## src/rtl/l2_tlb_search_ctrl.sv

```systemverilog
// l2_tlb_search_ctrl: sweeps one L2 TLB set through check_ram, arbitrates config writes and returns hit/prot/multi_hit.
module l2_tlb_search_ctrl #(
  parameter int ADDR_WIDTH     = 32,
  parameter int PAGE_SIZE      = 4096,
  parameter int SET_WIDTH      = 5,
  parameter int OFFSET_WIDTH   = 4,
  parameter int RAM_DATA_WIDTH = 32,
  localparam int RA_W          = SET_WIDTH + OFFSET_WIDTH + 1
) (
  input  logic                      clk_i,
  input  logic                      rst_i,
  input  logic                      in_valid,
  output logic                      in_ready,
  input  logic [ADDR_WIDTH-1:0]     in_addr,
  input  logic                      in_rw,
  input  logic                      cfg_valid,
  output logic                      cfg_ready,
  input  logic [RA_W-1:0]           cfg_addr,
  input  logic [RAM_DATA_WIDTH-1:0] cfg_wdata,
  output logic                      ram_we,
  output logic [RA_W-1:0]           port0_addr,
  output logic [RA_W-1:0]           port1_addr,
  output logic [RAM_DATA_WIDTH-1:0] ram_wdata,
  output logic [ADDR_WIDTH-1:0]     addr_o,
  output logic                      rw_o,
  output logic                      searching,
  output logic [OFFSET_WIDTH-1:0]   offset_addr_d,
  output logic                      start_search,
  output logic                      send_outputs,
  input  logic                      hit_i,
  input  logic [RA_W-1:0]           hit_addr_i,
  input  logic                      master_i,
  input  logic                      prot_i,
  input  logic                      multi_hit_i,
  output logic                      out_valid,
  input  logic                      out_ready,
  output logic                      out_hit,
  output logic [RA_W-1:0]           out_hit_addr,
  output logic                      out_master,
  output logic                      out_prot,
  output logic                      out_multi_hit
);
  localparam int IGNORE_LSB = $clog2(PAGE_SIZE);
  typedef enum logic [1:0] {IDLE, SEARCH, DRAIN, RESP} state_e;
  state_e                state_q;
  logic [SET_WIDTH-1:0]    set_q;
  logic [OFFSET_WIDTH-1:0] ofs_q;
  logic                    issue;
  logic                    hit_now;
  always_comb begin
    cfg_ready    = state_q == IDLE;
    ram_we       = cfg_ready && cfg_valid;
    in_ready     = cfg_ready && !cfg_valid;
    start_search = in_ready && in_valid;
    send_outputs = out_valid && out_ready;
    issue        = state_q == SEARCH;
    hit_now      = searching && hit_i;
    port0_addr   = ram_we ? cfg_addr : issue ? {set_q, 1'b0, ofs_q} : '0;
    port1_addr   = issue ? {set_q, 1'b1, ofs_q} : '0;
    ram_wdata    = cfg_wdata;
  end
  // A hit retires the sweep early: the read issued alongside it is dropped by clearing searching.
  always_ff @(posedge clk_i or posedge rst_i) begin
    if (rst_i) begin
      state_q       <= IDLE;
      set_q         <= '0;
      ofs_q         <= '0;
      addr_o        <= '0;
      rw_o          <= 1'b0;
      searching     <= 1'b0;
      offset_addr_d <= '0;
      out_valid     <= 1'b0;
      out_hit       <= 1'b0;
      out_hit_addr  <= '0;
      out_master    <= 1'b0;
      out_prot      <= 1'b0;
      out_multi_hit <= 1'b0;
    end else begin
      searching <= issue && !hit_now;
      if (issue) begin
        ofs_q         <= ofs_q + 1'b1;
        offset_addr_d <= ofs_q;
      end
      if (searching) out_multi_hit <= out_multi_hit | multi_hit_i;
      if (hit_now) begin
        out_hit      <= 1'b1;
        out_hit_addr <= hit_addr_i;
        out_master   <= master_i;
        out_prot     <= prot_i;
      end
      case (state_q)
        IDLE: if (start_search) begin
          addr_o        <= in_addr;
          rw_o          <= in_rw;
          set_q         <= in_addr[IGNORE_LSB +: SET_WIDTH];
          ofs_q         <= '0;
          out_hit       <= 1'b0;
          out_hit_addr  <= '0;
          out_master    <= 1'b0;
          out_prot      <= 1'b0;
          out_multi_hit <= 1'b0;
          state_q       <= SEARCH;
        end
        SEARCH: begin
          state_q   <= hit_now ? RESP : (&ofs_q) ? DRAIN : SEARCH;
          out_valid <= hit_now;
        end
        DRAIN: begin
          state_q   <= RESP;
          out_valid <= 1'b1;
        end
        default: if (out_ready) begin
          state_q   <= IDLE;
          out_valid <= 1'b0;
        end
      endcase
    end
  end
endmodule

```

## config.mk

```make
export PLATFORM = sky130hd
export DESIGN_NAME = l2_tlb_search_ctrl
export DESIGN_NICKNAME = d
export VERILOG_FILES = /design/src/rtl/l2_tlb_search_ctrl.sv
export SDC_FILE = /design/constraint.sdc
export NUM_CORES = 1
export LEC_CHECK = 0
export CAP_MARGIN = 20
export CORE_UTILIZATION = 31
export DETAILED_ROUTE_END_ITERATION = 10
export GPL_TIMING_DRIVEN = 0
export PLACE_DENSITY = 0.8
export SYNTH_ARGS = -nofsm -noshare
export SYNTH_HDL_FRONTEND = slang
export SYNTH_SLANG_ARGS = --single-unit
```

## constraint.sdc

```tcl
create_clock -name clk_i -period 1.9 [get_ports clk_i]
set_input_delay 0.57 -clock clk_i [delete_from_list [all_inputs] [get_ports clk_i]]
set_output_delay 0.57 -clock clk_i [all_outputs]
set_load 0.05 [all_outputs]
```

After elaboration in Yosys (flattened, before gate mapping)
Cells that the tools add are included.
W data, S select, Z words.

word-level totals
  RAM bits = 0
  memories kept = 0
  bits in latches = 0
  output and inout bits = 110
  bits in read-only memories = 0
  bits of input ports = 94
  bits in registers = 64
  word-level logic and storage cells = 62

operators by class
  bitwise gates (word level) = 2
  shifts and indexed selects = 0
  reductions and logical operators = 15
  divide/modulo/power cells = 0
  multiplexer cells = 28
  equal/unequal tests = 3
  $add $sub $neg = 1
  multiply operators = 0
  order comparisons = 0

operator list
  kind                   number
  $mux W10               6
  $mux W1                13
  $mux W4                3
  $mux W2                4
  $logic_and A1 B1 Y1    6
  $pmux W2 S3            1
  $reduce_and A2 Y1      3
  $add A4 B1 Y4 const B  1
  $reduce_and A4 Y1      1
  $reduce_bool A4 Y1     1
  $pmux W1 S3            1
  $reduce_bool A3 Y1     1
  $eq A2 B1 Y1 const B   1
  $eq A2 B2 Y1 const B   1
  $logic_not A1 Y1       2
  $logic_not A2 Y1       1
  $ne A2 B1 Y1 const B   1
  $not A1 Y1             1
  $or A1 B1 Y1           1

Logic depth before layout (Yosys ltp)
Gate-level depths: netlist (run 1).

  depth after elaboration = 5
  depth in mapped cells = 7
  mapped depth without buffers = 5

Least setup slack after synthesis (run 1)
Ideal clock, no wire load.

  kind = register to output
  start = reg state_q[0]
  end = out port0_addr[1]
  stages on the path, launching flop included = 6
  data required time = 1.330 ns
  data arrival time = 2.597 ns
  path slack = -1.267 ns
  path buffers = 1
  path through = dfrtp_1 > inv_1 > ha_1 > and2_0 > buf_2 > o21ai_0

between the ends
  longest elaborated chain between the ends = 3
  elaborated cells between the ends (all ways) = 5
  classes of those cells = eq/ne (1); mux (2); reduce/logical (2)

RTL lines
  item                    line  text
  start, declared         45    state_e state_q;
  start signal, assigned  105   state_q <= hit_now ? RESP : (&ofs_q) ? DRAIN : SEARCH;
  $logic_not A2 Y1        51    cfg_ready = state_q == IDLE;
  via cfg_ready           17    output logic cfg_ready,
  $logic_and A1 B1 Y1     52    ram_we = cfg_ready && cfg_valid;
  via ram_we              20    output logic ram_we,
  $mux W10                58    port0_addr = ram_we ? cfg_addr : issue ? {set_q, 1'b0, ofs_q} : '0;
  end, declared           21    output logic [RA_W-1:0] port0_addr,

The timed path passes the listed nets, and every way through them passes these cells.

Worst setup path after layout (run 1)
  start = reg state_q[0]
  end = out port0_addr[8]

between the ends
  longest elaborated chain between the ends = 3
  elaborated cells between the ends (all ways) = 5
  classes of those cells = eq/ne (1); mux (2); reduce/logical (2)

RTL lines
  item                                              line
  $eq A2 B1 Y1 or $logic_not A2 Y1 (tied branches)  56, 51
  $mux W10 or $logic_and A1 B1 Y1 (tied branches)   58, 52
  $mux W10 (*)                                      58

Every way passes the cells marked *; elsewhere a longest branch is shown, timed or not.

==> results of run 1 <==
report_power, final:
group	switching, mW	internal (mW)	total (mW)
Combinational	4.67	2.91	7.58
Sequential	0.400	1.89	2.29
Clock	0.455	0.522	0.977
Total	5.52	5.32	10.8
registers in the layout, summed over array words and instances (netlist names):
register       flops
out_hit            1
out_master         1
addr_o            32
out_prot           1
offset_addr_d      4
rw_o               1
ofs_q              4
out_hit_addr      10
out_valid          1
state_q            2
out_multi_hit      1
searching          1
metal layers:
layer  GRT usage  up-vias
met3     0.04964        9
met4     0.05543        0
met2      0.3195      129
li1            -     1202
met1      0.1759     1202
met5           0        -
worst max-delay path by stage:
| stage | startpoint | to | slack, ns |
|---|---|---|---|
| after floorplan | state_q[1] | port0_addr[6] | -0.21 |
| after global placement | cfg_valid | start_search | -1.24 |
| after detailed placement | cfg_valid | start_search | -1.22 |
| after CTS | state_q[0] | port0_addr[9] | -0.44 |
| after global routing | state_q[0] | port0_addr[8] | -0.51 |
| final | state_q[0] | port0_addr[8] | -0.45 |
Yosys cell counts, drive strengths merged (2+ instances only):
cell | instances | area, sq um
a21oi | 15 | 75.07
buf | 41 | 309.0
o21ai | 8 | 40.04
nand2 | 33 | 123.9
inv | 10 | 37.54
xor2 | 2 | 17.52
nor2 | 7 | 26.28
and2 | 9 | 56.30
nor2b | 2 | 12.51
clkbuf | 3 | 21.27
dfrtp | 59 | 1476
mux2 | 40 | 450.4
ha | 6 | 75.07
stage by stage:
| stage | instances | hold WS (ns) |
|---|---|---|
| CTS | 555 | 0.5028 |
| finish | 566 | 0.4927 |
| global route | 566 | 0.5085 |
| floorplan | 249 | 0.5421 |
| detailed placement | 529 | 0.4959 |
| global placement | 528 | 0.4815 |
final cells by class:
type | instances | share of cell area
Clock inverter | 3 | 0.002823
Sequential cell | 59 | 0.2781
Inverter | 10 | 0.01035
Timing Repair Buffer | 197 | 0.3696
Tap cell | 108 | 0.02541
Multi-Input combinational cell | 136 | 0.2178
Buffer | 42 | 0.06751
Clock buffer | 11 | 0.02846
cell families after synthesis:
logic type,synth area share
flip-flops,0.5214
AND/OR/NAND/NOR,0.09413
buffers and inverters,0.1299
multiplexers,0.1626
AO/OA/AOI/OAI,0.05922
adder cells (fa/ha/maj),0.02651
XOR/XNOR,0.006188
repair_timing:
item / CTS / global route
hold buffers: 0 / 0
gates resized for setup: 300 / 14
setup buffers: 12 / 13
pin swaps: 4 / 2
gates cloned: 1 / 0
setup endpoints to repair: 110 / 25
worst max-delay path, delay by kind of cell (launching register included):
family / cells / cell delay (ns)
adder cells (fa/ha/maj): 1 / 0.14
buffers and inverters: 3 / 0.37
flip-flops: 1 / 0.45
multiplexers: 1 / 0.30
AND/OR/NAND/NOR: 1 / 0.20
==> metrics.md, run 1 <==
| Metric | Value |
|---|---|
| Status | finished, violations left |
| Failing checks | negative setup slack |
| Multi-input gate area | 1159 sq um |
| Setup TNS | -5.947 ns |
| CP Capture Type | primary output |
| Synthesis-stage register bit count | 59 |
| Most frequent cells in the layout | dlygate4sd2_1, clkdlybuf4s50_1, dfrtp_1, buf_4, mux2_2 |
| Max-slew headroom | 0.5595 |
| Starting Density | 0.3231 |
| Pleak | 2.524 nW |
| Worst hold path endpoint | out_hit |
| R2R setup slack | 0.04 ns |
| Hold Path Depth | 2 |
| Final #Nets | 555 |
| Synthesized area | 2831 sq um |
| VDD IR max | 774.9 uV |
| Worst Setup Start Kind | flip-flop |
| PortBufs | 171 |
| Slowest Stage Delay on Critical Path | 0.45 ns |
| Vias after detailed routing | 2542 |
| Clk Latency, worst-skew pair | 0.33 ns |
| Initial antenna violation count | 0 |
| Post-synth ARST share | 1.000 |
| Die ar. | 9520 sq um |
| Syn avg cell area | 11.37 sq um |
| DR top layer | met4 |
| R2R cell count | 8 |
| Worst reg2reg startpoint | state_q[0] |
| Wl on met1 | 2959 um |
| Via density per instance | 4.491 |
| Total grt overflow | 0 |
| Pre-antenna DRT Iters | 4 |
| Global-route wire length before repair | 12720 um |
| CTS Buf Count | 9 |
| Row count | 34 |
| Slew Viols, Final | 0 |
| Crit-path slowest cell | dfrtp_2 |
| Final hold vios | 0 |
| Largest net degree at the start of global routing | 31 |
| CP max FO | 5 |
| Finished Cell Area | 5319 sq um |
| CTS H-tree lvls | 3 |
| Hold_sp | out_hit |
| Root buffer cell | clkbuf_8 |
| Commonest non-fill, non-tap cell in the layout | dlygate4sd2_1 |
| Max Freq | 0.4252 GHz |
| Clock Path Buffers | 2 |
| EDFF count, synth | 0 |
| 1st-iter DRT viols | 54 |
| Post-synth net total | 349 |
| Final worst slack | -0.4520 ns |
| Number of antenna repair diodes | 0 |
| Share of layout cells above drive strength 1 | 0.3777 |
| Reg2Reg Capture Point | addr_o[21] |
| Max Cap Viol | 0 |
| Met3 WL | 631 um |
| Pre-CTS setup slack | -1.216 ns |
| Post-synthesis cell count | 249 |
| Final worst path period need | 2.352 ns |
| Core Util, Final | 0.6069 |
| Worst EP required | 1.33 ns |
| Yosys cell types | 31 |
| WP data arrival | 1.78 ns |
| RSZ-0062 raised after global routing | true |
| Routed len/inst | 14.14 um |
| Seq. cell area | 1479 sq um |
| Final setup vio count | 21 |
| Final Wtd Congestion | 0.7354 |
| WS Path Type | reg2out |
| Seq/Total Area, Yosys | 0.5214 |
| Cell Chain, Critical Path | inv_2, ha_4, and2_4, buf_12, mux2_4, buf_6 |
| Number of global-route vias before repair | 2615 |
| Core footprint | 8763 sq um |
| TritonCTS clock tree | done |
| Synth Flop Type | dfrtp_1 |
| Detail Route Antenna Nets | 0 |
| DR DRC count | 0 |
| Die Span Y | 97.57 um |
| Hold WC Path Type | reg2reg |
| Synth-to-Final Area Change | 87.85% |
| Die width | 97.57 um |
| Clock skew | 0.007606 ns |
| Clock-pin slew on the worst setup and hold paths | 0.06 ns |
| Final Cycle Share | 1.238 |
| PwrDens | 2039 nW/um^2 |
| I/O pins | 204 |
| Overall power | 10.85 mW |
| Gr usage total | 0.1687 |
| Total wire length | 8006 um |
| Layout fillers | 730 |
| Synth Warn # | 0 |
| Worst Max-Slew Pin Slew | 0.6593 ns |
| Post-DP HPWL | 5743 um |
| Clk sinks | 59 |
| Met2 WL | 4329 um |
| Cell Area, Placed | 4828 sq um |
Power figures use the tool's default switching activity.
==> inputs of run 2 (changes only) <==
Settings changed: CTS_CLUSTER_DIAMETER from default to 200, GPL_TIMING_DRIVEN 0 to default.
==> run 2 against run 1 <==
Sequential share of layout area rose by 2.6 points. Non-clock buffer count fell by 68. Highest routed layer unchanged. Power increased by 2.8%. Count of clock-buffer cells in the layout stayed put. Setup slack improved by 0.093 ns. The flow still finishes with violations (negative setup slack). Critical path depth increased by 1. Sequential power about the same.
==> metrics.md, run 2 (synthesized netlist as in run 1, its figures left out) <==
| Metric | Value |
|---|---|
| Worst reg2reg startpoint | state_q[0] |
| CTS Buf Count | 9 |
| Total wire length | 7128 um |
| Global-route wire length before repair | 11630 um |
| Failing checks | negative setup slack |
| Slew Viols, Final | 0 |
| Die ar. | 9520 sq um |
| Detail Route Antenna Nets | 0 |
| Gr usage total | 0.1522 |
| Worst Max-Slew Pin Slew | 0.3166 ns |
| Cell Chain, Critical Path | inv_2, ha_4, and2_4, buf_8, buf_12, o21ai_4, buf_12 |
| Final Cycle Share | 1.189 |
| Max FFs per register | 32 |
| CP max FO | 8 |
| Slowest Stage Delay on Critical Path | 0.39 ns |
| Status | finished, violations left |
| Final #Nets | 487 |
| Gate power share | 0.685 |
| Via density per instance | 4.612 |
| Final setup vio count | 23 |
| Biggest register | addr_o |
| PwrDens | 2300 nW/um^2 |
| Number of antenna repair diodes | 0 |
| Root buffer cell | clkbuf_8 |
| PortBufs | 139 |
| Share of layout cells above drive strength 1 | 0.4821 |
| Initial antenna violation count | 0 |
| Row count | 34 |
| Total grt overflow | 0 |
| Number of global-route vias before repair | 2492 |
| Met1 GRT Util | 0.1595 |
| Clock-pin slew on the worst setup and hold paths | 0.07 ns |
| Synth-to-Final Area Change | 71.28% |
| Internal power | 5.832 mW |
| CTS H-tree lvls | 3 |
| Clock skew | 0.01245 ns |
| Die width | 97.57 um |
| P_sw | 5.320 mW |
| Switching share of power | 0.4770 |
| I/O pins | 204 |
| WP data arrival | 1.69 ns |
| Worst EP required | 1.33 ns |
| GR Layer Usage met3 | 0.04460 |
| RSZ-0062 raised after global routing | true |
| Pre-antenna DRT Iters | 4 |
| Vias after detailed routing | 2306 |
| Max Freq | 0.4426 GHz |
| TritonCTS clock tree | done |
| Busiest grt layer | met2 |
| Hold WC Path Type | reg2reg |
| Cell Area, Placed | 4413 sq um |
| R2R setup slack | 0.02 ns |
| Reg2Reg Capture Point | state_q[1] |
| Worst Setup Start Kind | flip-flop |
| CP Capture Type | primary output |
| Finished Cell Area | 4850 sq um |
| Worst hold slack | 0.5062 ns |
| Clock Path Buffers | 2 |
| Hold_sp | out_multi_hit |
| Most frequent cells in the layout | buf_4, dfrtp_1, clkdlybuf4s50_1, nand2_1, mux2_2 |
| Final worst path period need | 2.259 ns |
| Starting Density | 0.3231 |
| Core footprint | 8763 sq um |
| 1st-iter DRT viols | 44 |
| Most used cell, CP | buf_12 |
| Final hold vios | 0 |
| WS Path Type | reg2out |
| Pleak | 2.213 nW |
| M2 GR Usage | 0.2803 |
| Commonest non-fill, non-tap cell in the layout | buf_4 |
| Routed len/inst | 14.26 um |
| Biggest regs | addr_o (32), out_hit_addr (10) |
| Worst hold path endpoint | out_multi_hit |
| Seq pwr share | 0.206 |
| Core Util, Final | 0.5534 |
| Clock power share | 0.109 |
| VDD IR max | 1003 uV |
| DR DRC count | 0 |
| Max-slew headroom | 0.7889 |
| Clk Latency, worst-skew pair | 0.33 ns |
| Max Cap Viol | 0 |
| Pre-CTS setup slack | -0.5156 ns |
| Overall power | 11.15 mW |
| Final Wtd Congestion | 0.7963 |
| Final worst slack | -0.3592 ns |
| Hold Path Depth | 2 |
| Die Span Y | 97.57 um |
| Crit-path slowest cell | dfrtp_1 |
| Clk sinks | 59 |
| Post-DP HPWL | 5192 um |
| Largest net degree at the start of global routing | 60 |
| R2R cell count | 8 |
==> run 2: per-stage QoR <==
step	cells	TNS, ns
6_report	500	-5.436
5_1_grt	500	-8.025
2_1_floorplan	249	-1.466
3_3_place_gp	476	-14.70
4_1_cts	496	-5.726
3_5_place_dp	476	-15.11
==> run 2: metal layers <==
layer / vias to the layer above / share of wire
met5: - / 0
met4: 0 / 0.012
met3: 20 / 0.074
met2: 95 / 0.53
met1: 1122 / 0.38
li1: 1069 / -
==> run 2: repair_timing <==
action	CTS	global route
pin swaps	4	2
cloned	0	2
hold buffers	0	0
gates resized for setup	21	14
setup endpoints to repair	24	42
buffers inserted	4	3
==> run 2: layout make-up <==
cell class,count,area [sq um]
fillers,758,3914
repair buffers,171,1834
flip-flops and latches,59,1476
multi-input cells,136,1142
well taps,108,135.1
clock buffers,11,131.4
clock inverters,5,77.57
inverters,10,52.55
==> run 2: worst max path at each step <==
stage	start	end	slack, ns	depth (start not counted)
2_1_floorplan	state_q[1]	port0_addr[6]	-0.21	5
3_3_place_gp	cfg_valid	port0_addr[3]	-0.50	6
6_report	state_q[0]	port0_addr[3]	-0.36	7
5_1_grt	state_q[0]	port0_addr[3]	-0.45	7
3_5_place_dp	cfg_valid	port0_addr[3]	-0.52	6
4_1_cts	state_q[0]	port0_addr[3]	-0.38	7
==> run 2: worst max-delay path: cells and delay by family (launching register included) <==
family | cells | cell delay [ns]
compound gates | 1 | 0.14
fa+ha+maj | 1 | 0.15
buf+inv | 4 | 0.49
flops | 1 | 0.39
simple gates | 1 | 0.21
==> run 2: power by group through the flow <==
stage	Sequential, mW	Clock, mW	Combinational, mW
CTS	2.29	1.26	7.49
global placement	2.26	0	7.13
global route	2.39	1.31	8.01
floorplan	4.24	0	2.80
detailed placement	2.30	0	7.23
finish	2.29	1.22	7.64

* * * * *

_PROBLEM TO SOLVE_:
Look through the entries above and copy each line that has "PwrDens" in it.

_EXERCISE RESPONSE_:
| PwrDens | 2039 nW/um^2 |
| PwrDens | 2300 nW/um^2 |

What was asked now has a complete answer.